Asmaa Dehbi M.A. in Scienze dell’educazione, assistente di ricerca e dottoranda presso il Centro svizzero islam e società dell’Università di Friborgo, membro della direzione dell’Istituto Nuova Svizzera (INES) 

 


Note:

(1) Nel razzismo culturale (cfr. Hall, 1989) non sono solo le caratteristiche fenotipiche, cioè esterne, ad essere utilizzate per costruire l’Altro, ma vengono enfatizzati anche il nome, la lingua, l’accento o la religione di un individuo come caratteristiche discriminanti. 

(2) Si parla di Othering quando un gruppo di persone si differenzia da un altro gruppo descrivendo quest’ultimo come diverso e non appartenente. 

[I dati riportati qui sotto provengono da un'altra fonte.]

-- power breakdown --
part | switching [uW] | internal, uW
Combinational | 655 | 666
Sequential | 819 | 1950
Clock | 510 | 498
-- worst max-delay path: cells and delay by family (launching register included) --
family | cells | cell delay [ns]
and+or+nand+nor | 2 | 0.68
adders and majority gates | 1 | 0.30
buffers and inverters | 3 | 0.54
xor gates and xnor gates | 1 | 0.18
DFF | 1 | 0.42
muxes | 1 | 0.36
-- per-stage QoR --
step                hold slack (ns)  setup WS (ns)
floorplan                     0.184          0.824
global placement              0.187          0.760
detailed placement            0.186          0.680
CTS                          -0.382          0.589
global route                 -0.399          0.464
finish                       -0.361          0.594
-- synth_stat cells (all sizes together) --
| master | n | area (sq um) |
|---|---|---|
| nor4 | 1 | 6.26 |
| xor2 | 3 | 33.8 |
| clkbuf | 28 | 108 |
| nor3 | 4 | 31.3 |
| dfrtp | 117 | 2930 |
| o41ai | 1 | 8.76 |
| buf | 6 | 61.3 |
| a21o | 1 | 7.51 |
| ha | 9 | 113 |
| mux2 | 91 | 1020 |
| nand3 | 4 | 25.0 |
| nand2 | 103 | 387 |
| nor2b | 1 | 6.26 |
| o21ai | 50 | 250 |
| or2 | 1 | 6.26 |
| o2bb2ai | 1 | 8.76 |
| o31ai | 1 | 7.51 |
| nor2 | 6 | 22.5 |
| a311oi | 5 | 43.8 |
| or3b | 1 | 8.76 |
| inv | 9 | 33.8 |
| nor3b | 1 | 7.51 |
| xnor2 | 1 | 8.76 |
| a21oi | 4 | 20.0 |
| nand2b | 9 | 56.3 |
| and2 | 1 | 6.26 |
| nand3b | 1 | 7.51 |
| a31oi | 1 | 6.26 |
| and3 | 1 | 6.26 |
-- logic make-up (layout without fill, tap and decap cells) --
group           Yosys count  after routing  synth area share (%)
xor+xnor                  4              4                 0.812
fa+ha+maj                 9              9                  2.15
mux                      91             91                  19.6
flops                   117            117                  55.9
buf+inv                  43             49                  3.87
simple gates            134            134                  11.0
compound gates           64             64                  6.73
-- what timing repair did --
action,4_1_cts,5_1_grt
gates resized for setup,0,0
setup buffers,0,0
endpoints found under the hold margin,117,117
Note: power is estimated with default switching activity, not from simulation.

(3) Il termine “Überfremdung” è stato coniato nel 1900 in Svizzera da Carl Alfred Schmid, segretario dei poveri di Zurigo nel suo saggio “Unsere Fremdenfrage”. In esso Schmid parlava di “un grado così elevato di sovra-alienazione in Svizzera che la sua esistenza nazionale è concepibile solo per miracolo”. Il termine indica l’eccesso della presenza di stranieri sul piano demografico, ma fa anche riferimento ad una presunta perdita dell’identità culturale e dei valori svizzeri, nonché del benessere economico e sociale, che verrebbero alterati dalla presenza di altre culture. Il concetto riassume la lunga storia del dibattito politico svizzero contro l’immigrazione e gli stranieri. Nonostante il termine venga talvolta tradotto in italiano con “inforestierimento”, è stata adottata la versione originale (nota di approfondimento a cura del progetto “Memories of Racism). 

(4) Nella versione originale in tedesco di questo articolo e nel discorso sul tema in ambito germanofono si trova l’espressione „der/den” Islam. In mancanza di una versione corrispondente in lingua italiana è importante esplicitare il concetto in modo più esteso. L’espressione “der” Islam indica come nei discorsi presenti all’interno della società questa categoria sia percepita come un’unità omogenea. ”Der” Islam, tuttavia, è un prodotto di questi discorsi e non esiste nella realtà, poiché all’interno del mondo musulmano esiste una grande diversità (nota della traduttrice in accordo con l’autrice). 

(5) Pur non avendo acquisito colonie, la Svizzera ha un passato coloniale. La Svizzera ha operato economicamente in armonia con le potenze coloniali e tratto profitto dall’appropriazione militare di terre e risorse. I mercenari svizzeri hanno combattuto anche nelle guerre coloniali del XVIII e XIX secolo al servizio di potenze straniere (Von Albertini & Witz, 2008). 


Fonti: 

Hall, S. (1989), Rassismus als ideologischer Diskurs. Das Argument, 178, 913–921. 

Shooman, Y. (2014), „...weil ihre Kultur so ist": Narrative des antimuslimischen Rassismus. Bielefeld: Transcript-Verl. 

Centro Svizzero Islam e Società, Dibattiti pubblici. Reperibile qui.

Rommelspacher, M. (2002). Anerkennung und Ausgrenzung. Frankfurt am Main: Campus Verlag. 

Ufficio federale di statistica (2019). Indagine sulla convivenza in Svizzera: Risultati 2018. Reperibile qui. 

Von Albertini, Rudolf & Wirz, Albert (2008). Kolonialismus. Reperibile qui.